===== config.mk =====
export PLATFORM = sky130hd
export DESIGN_NAME = reg_write_demux
export DESIGN_NICKNAME = d
export VERILOG_FILES = /design/src/rtl/reg_write_demux_pkg.sv /design/src/rtl/reg_write_demux_decode_5to32.sv /design/src/rtl/reg_write_demux.sv
export SDC_FILE = /design/constraint.sdc
export NUM_CORES = 1
export LEC_CHECK = 0
export ABC_AREA = 1
export BUFFER_PORTS_ARGS = -buffer_cell sky130_fd_sc_hd__clkbuf_2
export CORE_AREA = 2 2 432 434
export CTS_BUF_LIST = sky130_fd_sc_hd__clkbuf_16
export CTS_CLUSTER_SIZE = 8
export DETAILED_ROUTE_END_ITERATION = 8
export DIE_AREA = 0 0 434 436
export HOLD_SLACK_MARGIN = 0.1
export PLACE_DENSITY_LB_ADDON = 0.08
export SKIP_LAST_GASP = 1
export SLEW_MARGIN = 20
export SYNTH_ARGS = -nofsm -noshare
export SYNTH_HDL_FRONTEND = slang
export SYNTH_SLANG_ARGS = --single-unit

===== constraint.sdc =====
create_clock -name clock -period 2.8 [get_ports clock]
set_input_delay 0.28 -clock clock [delete_from_list [all_inputs] [get_ports clock]]
set_output_delay 0.28 -clock clock [all_outputs]
set_load 0.01 [all_outputs]

===== src/rtl/reg_write_demux_pkg.sv =====
// Shared widths, the write-request record and a helper for the register-0 discard rule
// used by the writeback demux and its decoder.
package reg_write_demux_pkg;

  localparam int REG_COUNT = 32;
  localparam int ADDR_W    = 5;
  localparam int DATA_W    = 32;

  typedef struct packed {
    logic [ADDR_W-1:0] addr;
    logic [DATA_W-1:0] data;
  } wr_req_t;

  // Writes to register 0 are dropped when it is hardwired to zero.
  function automatic logic is_discarded(input logic [ADDR_W-1:0] addr, input logic zeroReg);
    return zeroReg && (addr == '0);
  endfunction

endpackage


===== src/rtl/reg_write_demux_decode_5to32.sv =====
// Combinational 5-to-32 one-hot decoder with enable.
// A disabled decoder produces an all-zero vector.
module decode_5to32
  import reg_write_demux_pkg::*;
(
  input  logic                 en_i,
  input  logic [ADDR_W-1:0]    addr_i,
  output logic [REG_COUNT-1:0] onehot_o
);

  always_comb begin
    onehot_o = '0;
    if (en_i) begin
      onehot_o[addr_i] = 1'b1;
    end
  end

endmodule


===== src/rtl/reg_write_demux.sv =====
// Writeback demux: buffers (address, data) writes in a small FIFO and commits one
// per cycle into a 32-entry register array exposed flat to the read-select trees.
module reg_write_demux
  import reg_write_demux_pkg::*;
#(
  parameter int WIDTH    = 32,
  parameter int DEPTH    = 2,
  parameter int ZERO_REG = 1
) (
  input  logic                       clock,
  input  logic                       reset,
  input  logic                       in_valid,
  output logic                       in_ready,
  input  logic [ADDR_W-1:0]          in_addr,
  input  logic [WIDTH-1:0]           in_data,
  input  logic                       hold,
  input  logic [ADDR_W-1:0]          query_addr,
  output logic                       query_hit,
  output logic                       commit_valid,
  output logic [ADDR_W-1:0]          commit_addr,
  output logic [REG_COUNT-1:0]       commit_onehot,
  output logic [$clog2(DEPTH):0]     pending,
  output logic [REG_COUNT*WIDTH-1:0] regs_flat
);

  localparam int PTR_W = $clog2(DEPTH);
  localparam logic [PTR_W:0] FULL_CNT = (PTR_W+1)'(DEPTH);
  localparam logic ZERO_EN = (ZERO_REG != 0);

  typedef struct packed {
    logic [ADDR_W-1:0] addr;
    logic [WIDTH-1:0]  data;
  } req_t;

  req_t                 queue_q [DEPTH];
  logic [PTR_W-1:0]     head_q, head_d;
  logic [PTR_W-1:0]     tail_q, tail_d;
  logic [PTR_W:0]       count_q, count_d;
  logic [WIDTH-1:0]     regs_q [REG_COUNT];
  logic                 commit_valid_q, commit_valid_d;
  logic [ADDR_W-1:0]    commit_addr_q, commit_addr_d;
  logic [REG_COUNT-1:0] commit_onehot_q, commit_onehot_d;

  logic                 full, push, pop, wrEn, hit;
  logic [REG_COUNT-1:0] wrOnehot;
  logic [PTR_W-1:0]     offset;
  req_t                 headReq;

  // Ready is held high through reset so upstream never sees a stale full flag.
  assign full     = (count_q == FULL_CNT);
  assign in_ready = !full || !reset;
  assign push     = in_valid && !full;
  assign pop      = (count_q != '0) && !hold;
  assign headReq  = queue_q[head_q];
  assign wrEn     = pop && !is_discarded(headReq.addr, ZERO_EN);

  decode_5to32 u_decode (
    .en_i     (wrEn),
    .addr_i   (headReq.addr),
    .onehot_o (wrOnehot)
  );

  always_comb begin
    head_d          = head_q;
    tail_d          = tail_q;
    count_d         = count_q;
    commit_valid_d  = pop;
    commit_addr_d   = commit_addr_q;
    commit_onehot_d = commit_onehot_q;
    if (push) tail_d = tail_q + PTR_W'(1);
    if (pop) begin
      head_d          = head_q + PTR_W'(1);
      commit_addr_d   = headReq.addr;
      commit_onehot_d = wrOnehot;
    end
    case ({push, pop})
      2'b10:   count_d = count_q + (PTR_W+1)'(1);
      2'b01:   count_d = count_q - (PTR_W+1)'(1);
      default: count_d = count_q;
    endcase
  end

  always_ff @(posedge clock) begin
    if (!reset) begin
      head_q          <= '0;
      tail_q          <= '0;
      count_q         <= '0;
      commit_valid_q  <= 1'b0;
      commit_addr_q   <= '0;
      commit_onehot_q <= '0;
    end else begin
      head_q          <= head_d;
      tail_q          <= tail_d;
      count_q         <= count_d;
      commit_valid_q  <= commit_valid_d;
      commit_addr_q   <= commit_addr_d;
      commit_onehot_q <= commit_onehot_d;
    end
  end

  // Queue storage needs no reset; validity comes solely from head/count.
  always_ff @(posedge clock) begin
    if (push) begin
      queue_q[tail_q] <= '{addr: in_addr, data: in_data};
    end
  end

  always_ff @(posedge clock) begin
    if (!reset) begin
      for (int r = 0; r < REG_COUNT; r++) regs_q[r] <= '0;
    end else begin
      for (int r = 0; r < REG_COUNT; r++) begin
        if (wrOnehot[r]) regs_q[r] <= headReq.data;
      end
    end
  end

  // Hazard probe over live entries; an entry is live if it sits within count of head.
  always_comb begin
    hit    = 1'b0;
    offset = '0;
    for (int i = 0; i < DEPTH; i++) begin
      offset = PTR_W'(i) - head_q;
      if (({1'b0, offset} < count_q) && (queue_q[i].addr == query_addr)) hit = 1'b1;
    end
  end

  assign query_hit = hit && !is_discarded(query_addr, ZERO_EN);

  for (genvar r = 0; r < REG_COUNT; r++) begin : g_flat
    assign regs_flat[r*WIDTH +: WIDTH] = regs_q[r];
  end

  assign commit_valid  = commit_valid_q;
  assign commit_addr   = commit_addr_q;
  assign commit_onehot = commit_onehot_q;
  assign pending       = count_q;

endmodule


Yosys cells after proc, flatten, opt, wreduce, memory -nomap -nowiden
Memory sizes are Yosys's and may differ from the RTL's. A register that Yosys moved wholly into a read port is not among the register bits.
Cells that the tools add are included.
- add/sub/neg operators: 6
- $lt $le $gt $ge: 4
- equal/unequal tests: 5
- muxes and demuxes: 139
- bitwise operators: 32
- reduce and logical (&&, ||, !) cells: 17
- operators by type and width (cell ; count):
    $mux W32 ; 33
    $mux W1 ; 104
    $or A1 B1 Y1 ; 32
    $eq A5 B5 Y1 ; 2
    $logic_not A5 Y1 ; 2
    $logic_and A1 B1 Y1 ; 7
    $lt A5 B6 Y1 const B ; 1
    $demux W1 S5 ; 1
    $ge A5 B1 Y1 const B ; 1
    $logic_not A1 Y1 ; 5
    $eq A2 B2 Y1 const B ; 2
    $lt A1 B2 Y1 ; 2
    $pmux W2 S2 ; 1
    $reduce_bool A2 Y1 ; 2
    $add A1 B1 Y1 const B ; 2
    $add A2 B1 Y2 const B ; 1
    $eq A2 B1 Y1 const B ; 1
    $sub A1 B1 Y1 const A ; 2
    $sub A2 B1 Y2 const B ; 1
    $logic_or A1 B1 Y1 ; 1
- register bits after elaboration: 42
- RAM bits: 1098
- input bits: 46
- output and inout bits: 1066
- word-level logic and storage cells: 211
- memories kept: 2
- memory list (name ; depth ; bits a word ; read ports ; clocked after memory_dff ; wr ports ; RTL line ; source):
    regs_q ; 32 ; 32 ; 32 ; 0 ; 32 ; reg_write_demux.sv:39 ; logic [WIDTH-1:0] regs_q [REG_COUNT];
    queue_q ; 2 ; 37 ; 3 ; 1 ; 1 ; reg_write_demux.sv:35 ; req_t queue_q [DEPTH];

Longest topological paths before layout
Gate-level depths: netlist of run 1.
- word-level depth: 9
- gate-level depth with buffers: 9
- depth with buffers taken out: 7

Hierarchy
Synthesis of run 1 repeated with hierarchy kept, for this count alone.
- cell total of the unflattened synthesis: 2280
- area, all modules: 38699.6 um2
- by module, submodules not included (module ; instances ; cells an instance ; area each (um2)):
    reg_write_demux ; 1 ; 2230 ; 38499.4
    decode_5to32 ; 1 ; 50 ; 200.2

Worst setup path after synthesis of run 1
OpenSTA, ideal clock, no wires.
- path kind: register to register
- start: reg count_q[0], in the netlist pending[0]
- end: mem queue_q[0][0] in the netlist's numbering, enable pin
- arrival time: 2.255 ns
- data required time: 2.369 ns
- setup slack: 0.114 ns
- cell stages (with the launch flop): 3
- clock period less this slack: 2.686 ns
- path through: dfxtp_1 -> o21ai_0 -> nor2_1
- word-level cells in the longest chain between the ends: 5
- RTL lines (element ; RTL line ; source):
    start, declared ; reg_write_demux.sv:38 ; logic [PTR_W:0] count_q, count_d;
    start signal, assigned ; reg_write_demux.sv:94 ; count_q <= count_d;
    $eq A2 B2 Y1 ; reg_write_demux.sv:50 ; assign full = (count_q == FULL_CNT);
    $logic_not A1 Y1 ; reg_write_demux.sv:52 ; assign push = in_valid && !full;
    $logic_and A1 B1 Y1 ; reg_write_demux.sv:52 ;
    $mux W1 ; reg_write_demux.sv:103 ; if (push) begin
    $mux W1 (not written as such) ; reg_write_demux.sv:104 ; queue_q[tail_q] <= '{addr: in_addr, data: in_data};
    end, declared ; reg_write_demux.sv:35 ;
No other way between the ends.

==> results by group, run 1 <==
Critical path
  – Critical Path AT: approximately 2900 ps
  – Worst-case reg-to-reg path depth: 9
  – Setup crit end: regs_q[1][112]$_DFFE_PP_
  – CP required: 3290 ps
  – R2R Path End: regs_q[1][112]$_DFFE_PP_
  – Worst R2R Setup Slack: 450 ps
  – CP startpoint kind: flop
  – Crit end category: flop
  – Crit Path Class: flop to flop
  – Critical Path Fanout Max: 13

Power and ir drop
  – Leak pwr: 21.7 nW
  – Internal power: 32.2 mW
  – Clock network power share: 40.8%
  – VDD IR-drop max: 0.443 mV
  – Combinational share of power: 12.4%
  – Pwr Density: 833 mW/mm^2
  – Sw Ratio: 27.4%
  – Total power: 44.4 mW
  – P_sw: 12.2 mW
  – Flop pwr share: ~47%

Final layout
  – Layout filler cell count: 19000
  – Layout area overhead: 39.3%
  – Final Cell Area: 0.0533 sq mm
  – Commonest non-fill, non-tap cell in the layout: clkbuf_2
  – Share of cells above drive strength 1: 41.5%
  – Post-layout nets: 3665
  – Fin util: between 20 and 30%
  – Area of the multi-input gates: 0.00383 sq mm
  – Most frequent cells in the layout: clkbuf_2 (1110), edfxtp_1 (1098), nor2_1 (560)
  – Register Area: between 0.03 and 0.04 sq mm
  – Final Non-Filler Cells: 6161

Placed design
  – Gpl congestion: around 0.8
  – DP Cell Count: 5894
  – # port buffers: 1111
  – Worst slack at placement: 390 ps
  – DP Wirelength: 133000 microns
  – DP Area: 0.0483 sq mm

Floorplan
  – IO Pins: roughly 1100
  – Core area: roughly 0.18 sq mm
  – Die X: 434 microns
  – # rows: around 160
  – Initial Utilization: roughly 21%
  – Die Y-Extent: 436 microns
  – Die area: 0.189 sq mm

Timing
  – Slew HR: around 54%
  – Worst-Margin Slew: between 600 and 700 ps
  – Min Tclk post-route: around 2400 ps
  – WHS: 230 ps
  – Max Clk Rate: 0.425 GHz
  – TNS Setup: 0 ps
  – Final Cycle Share: about 84%
  – RSZ-0062 raised after global routing: false
  – Final WS setup: 447 ps
  – Final Max Tran Viols: 0
  – # setup viols final: 0
  – Layout Skew: ~66 ps
  – Hold Vio Cnt, Final: 0

Global routing
  – Vias in the first global route: 24300
  – Grt total ovfl: 0
  – Total Routing Usage GR: about a fifth
  – Largest net degree at the start of global routing: 38
  – First-pass GRT wire length: between 200000 and 250000 microns
  – Initial antenna violation count: 23

Clock network
  – Max H-tree Level: 4
  – Clock slew at reported path FFs: 50 ps
  – TritonCTS clock tree: done
  – Post-CTS sizing: 0
  – CTS root buf: clkbuf_16
  – CTS buffer count: 163
  – CTS sink cnt: roughly 1100
  – Skew-Pair Late Insertion Delay: 800 ps
  – Clk buf depth: 3
  – # Post-CTS Setup Buffers: 0

Route
  – DRT Pass-1 Iters: 8
  – Vias/cell: 3.94
  – Routed vias: 24300
  – DRC: 0
  – DR WL/cell: 29.6 microns
  – 1st-iter DRT viols: 1499
  – Final WL: 183000 microns
  – ANT nets after route: 0

Yosys
  – Synth area leader: edfxtp_1
  – Yosys Warn Count: 0
  – Synth Register Bits: 1141
  – Post-synth top area share: 86.2%
  – Synth area leaders: edfxtp_1 (86%), nor2_1 (5.5%), nand2_1 (2.6%), dfxtp_1 (2.3%), buf_2 (0.96%)
  – Seq/Total Area, Yosys: 88.4%
  – Netlist cell types: 22
  – Synth Cell Area: 0.0383 sq mm
  – Synth Instances: 2215
  – Syn avg cell area: 17.3 sq um

Min path
  – HP Class: input port to flop

Run status
  – Status: finished clean

Job
  – Max-Cap Viols: 0
## repair_timing
item / CTS / global route
setup endpoints to repair: 0 / 0
endpoints found under the hold margin: 98 / 0
hold buffers: 39 / 0
## registers in the layout, summed over array words and instances (netlist names), named ones only
register and flops:
regs_q 1024, queue_q 74, commit_onehot 32, commit_addr 5, pending 2, commit_valid 1, head_q 1, tail_q 1
## Yosys cell counts
master	count
a211oi_1	2
a21oi_1	42
buf_1	2
buf_2	73
buf_6	16
clkbuf_1	15
clkinv_1	1
conb_1	1
dfxtp_1	43
edfxtp_1	1098
ha_1	1
inv_1	51
inv_2	2
nand2_1	264
nand2_2	18
nand3_1	4
nor2_1	562
nor2_2	4
nor2_4	4
nor3_1	1
o21ai_0	10
o21ai_2	1
## worst min path at each step
stage / start / endpoint / slack, ps / cells past startpoint
global placement: commit_onehot[0]$_SDFFE_PN0P_ / commit_onehot[0]$_SDFFE_PN0P_ / 420 / 2
floorplan: in_data[0] / queue_q[0][0]$_DFFE_PP_ / 380 / 0
detailed placement: commit_onehot[0]$_SDFFE_PN0P_ / commit_onehot[0]$_SDFFE_PN0P_ / 430 / 2
CTS: in_data[1] / queue_q[1][1]$_DFFE_PP_ / 180 / 2
global route: in_data[1] / queue_q[1][1]$_DFFE_PP_ / 220 / 2
finish: reset / tail_q$_SDFFE_PN0P_ / 230 / 4
## power by group through the flow
stage	registers (mW)	logic, mW	clock network [mW]
floorplan	21.7	1.29	0
global placement	21.2	5.71	0
detailed placement	21.1	5.68	0
CTS	20.8	5.74	18.8
global route	20.9	5.90	19.4
finish	20.8	5.51	18.1
## worst max-delay path, cell delays in order, from the launching register on
cell     delay (ps)
dfxtp_2         380
inv_2           140
nand2_1          70
nand2_1         140
nand2_1          90
nor2_1          270
buf_4           210
nand2_1          80
nand2_2         400
buf_12          230
## routing by layer
metal  vias to the layer above  track usage [%]  part of all wire [%]
li1                      10600                -                     -
met5                         -                0                 0.076
met2                       927             32.5                    50
met3                       276             5.93                   7.3
met1                     12500             21.6                    39
met4                        24             7.70                   4.2
## cell families (layout without fill, tap and decap cells)
group / count (synthesis) / count (layout) / synth area share [%]
other: 1 / 39 / 0.00980
adders and majority gates: 1 / 1 / 0.0327
AOI/OAI and AO/OA: 55 / 55 / 0.742
and+or+nand+nor: 857 / 857 / 8.65
DFF: 1141 / 1141 / 88.4
buffers and inverters: 160 / 1588 / 2.12
## layout make-up
| cell class | instances | area share, % |
|---|---|---|
| clock buffers | 165 | 7.75 |
| diodes | 7 | 0.0329 |
| clock inverters | 56 | 0.878 |
| flip-flops and latches | 1141 | 63.5 |
| repair buffers | 1313 | 14.5 |
| multi-input cells | 945 | 7.19 |
| inverters | 54 | 0.383 |
| well taps | 2480 | 5.82 |
No activity file was read; power rests on OpenSTA's default activity.
==> inputs of run 2 (changes only) <==
clock period = 2.34 ns   (was 2.8 ns; I/O delays follow)
==> run 2 against run 1 <==
Clock power up 20%; combinational power up 22%; critical path depth down 1; utilization up 0.18 points; non-clock buffer count up 22; clock-buffer cell count down 2; largest power group unchanged; global-route usage down 0.48 points.
==> results by group, run 2 (same netlist as run 1, synthesis figures left out) <==
Route
  – Met2 wire length: approximately 90000 microns
  – DR WL/cell: 28.9 microns
  – Vias/cell: just under 4
  – Routed vias: 24300
  – Uppermost layer routed: met5
  – Final WL: 179000 microns
  – 1st-iter DRT viols: 1426
  – ANT nets after route: 0
  – Met3 WL: 11600 microns
  – DRT Pass-1 Iters: 5
  – WL met1: 70200 microns
  – DRC: 0

Critical path
  – Worst R2R Setup Slack: 140 ps
  – Crit-path slowest cell: dfxtp_2
  – CP startpoint kind: flop
  – Crit Path Class: flop to flop
  – Max incr delay on CP: ~390 ps
  – Crit end category: flop
  – Critical Path AT: 2670 ps
  – Cell Chain, Critical Path: inv_2 > nand2_1 > nand2_2 > nand2_1 > nor2_4 > nand2_1 > nand2_2 > buf_12
  – Most frequent CP cell: nand2_1
  – CP required: 2810 ps
  – Critical Path Fanout Max: 32

Placed design
  – DP Area: 0.0486 sq mm
  – DP Wirelength: between 100000 and 150000 microns
  – Worst slack at placement: 123 ps
  – # port buffers: 1111
  – Gpl congestion: 0.792

Power and ir drop
  – Total power: 53.3 mW
  – Leak pwr: 21.9 nW
  – VDD IR-drop max: about 0.6 mV
  – Pwr Density: just under 1000 mW/mm^2

Global routing
  – First-pass GRT wire length: ~230000 microns
  – Total Routing Usage GR: 18.4%
  – Largest net degree at the start of global routing: 38
  – Initial antenna violation count: 18
  – Vias in the first global route: 24100
  – Grt total ovfl: 0

Final layout
  – Post-layout nets: approximately 3700
  – Commonest non-fill, non-tap cell in the layout: clkbuf_2
  – Layout area overhead: 40.2%
  – Max reg flops: 1024
  – Most frequent cells in the layout: clkbuf_2 (1109), edfxtp_1 (1098), nor2_1 (560)
  – Reg with most FFs: regs_q
  – Final Cell Area: 0.0536 sq mm
  – Share of cells above drive strength 1: 42.0%

Timing
  – Hold Vio Cnt, Final: 0
  – Max Clk Rate: 0.455 GHz
  – WHS: 187 ps
  – Worst-Margin Slew: 794 ps
  – Final Max Tran Viols: 0
  – TNS Setup: 0 ps
  – Layout Skew: 44.6 ps
  – Min Tclk post-route: 2200 ps
  – # setup viols final: 0
  – Final Cycle Share: 94.0%
  – Final WS setup: between 100 and 150 ps
  – Slew HR: 47.0%

Floorplan
  – Core area: 0.185 sq mm
  – Die X: 434 microns
  – Initial Utilization: between 20% and 30%
  – Die Y-Extent: 436 microns
  – Die area: between 0.15 and 0.2 sq mm
  – # rows: approximately 160
  – IO Pins: 1112

Clock network
  – TritonCTS clock tree: done
  – CTS root buf: clkbuf_16
  – Max H-tree Level: 4
  – CTS sink cnt: 1141
  – Skew-Pair Late Insertion Delay: 820 ps
  – CTS buffer count: 163
  – Clk buf depth: 3
  – Clock slew at reported path FFs: roughly 60 ps

Job
  – Max-Cap Viols: 0

Min path
  – HP Class: input port to flop

Run status
  – Status: finished clean
run 2: power breakdown:
part | internal (mW) | leakage (nW) | switching (mW) | total [mW]
Sequential | 24.3 | 11.5 | 0.527 | 24.8
Clock | 12.5 | 2.35 | 9.24 | 21.7
Combinational | 1.82 | 7.98 | 4.89 | 6.71
Total | 38.6 | 21.9 | 14.7 | 53.3
run 2: layout make-up:
type | instances | area, sq um
Timing Repair Buffer | 1335 | 8020
Antenna cell | 16 | 40.0
Fill cell | 18900 | 131000
Multi-Input combinational cell | 945 | 3840
Inverter | 54 | 204
Clock inverter | 59 | 488
Tap cell | 2480 | 3100
Sequential cell | 1141 | 33800
Clock buffer | 163 | 4080
run 2: metrics by stage:
stage / std cells / utilization [%]
2_1_floorplan: 2246 / -
3_3_place_gp: 5914 / 26.3
3_5_place_dp: 5914 / 26.3
4_1_cts: 6176 / 29.0
5_1_grt: 6188 / 29.0
6_report: 6193 / 29.0
run 2: critical path: cells and delay by family (launching register included):
kind / cells / cell delay (ps)
flops: 1 / 390
simple gates: 6 / 920
buf+inv: 2 / 400
run 2: repair_timing:
item	CTS	global route
cloned	0	0
pin swaps	1	3
setup buffers	0	1
gates resized for setup	1	7
endpoints found under the hold margin	100	0
hold buffers	40	0
endpoints found under the setup margin	1	1
run 2: metal layers:
metal / track usage [%] / vias up
li1: - / 10600
met1: 21.4 / 12500
met2: 32.0 / 895
met3: 5.17 / 253
met4: 6.83 / 6
met5: 0 / -
run 2: worst paths after layout:
check,cells past startpoint,from,to
max reg2reg,8,flop,regs_q[1][268]$_DFFE_PP_
min,2,in_data[14],queue_q[1][14]$_DFFE_PP_
max,8,flop,regs_q[1][268]$_DFFE_PP_
min reg2reg,2,commit_onehot[0]$_SDFFE_PN0P_,commit_onehot[0]$_SDFFE_PN0P_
++++++++++++++++++++
The expected output is the run of lines from the one that includes "Inverter | 54 | 204" through the end of the listing above, exactly as they stand.

EXERCISE OUTPUT:
Inverter | 54 | 204
Clock inverter | 59 | 488
Tap cell | 2480 | 3100
Sequential cell | 1141 | 33800
Clock buffer | 163 | 4080
run 2: metrics by stage:
stage / std cells / utilization [%]
2_1_floorplan: 2246 / -
3_3_place_gp: 5914 / 26.3
3_5_place_dp: 5914 / 26.3
4_1_cts: 6176 / 29.0
5_1_grt: 6188 / 29.0
6_report: 6193 / 29.0
run 2: critical path: cells and delay by family (launching register included):
kind / cells / cell delay (ps)
flops: 1 / 390
simple gates: 6 / 920
buf+inv: 2 / 400
run 2: repair_timing:
item	CTS	global route
cloned	0	0
pin swaps	1	3
setup buffers	0	1
gates resized for setup	1	7
endpoints found under the hold margin	100	0
hold buffers	40	0
endpoints found under the setup margin	1	1
run 2: metal layers:
metal / track usage [%] / vias up
li1: - / 10600
met1: 21.4 / 12500
met2: 32.0 / 895
met3: 5.17 / 253
met4: 6.83 / 6
met5: 0 / -
run 2: worst paths after layout:
check,cells past startpoint,from,to
max reg2reg,8,flop,regs_q[1][268]$_DFFE_PP_
min,2,in_data[14],queue_q[1][14]$_DFFE_PP_
max,8,flop,regs_q[1][268]$_DFFE_PP_
min reg2reg,2,commit_onehot[0]$_SDFFE_PN0P_,commit_onehot[0]$_SDFFE_PN0P_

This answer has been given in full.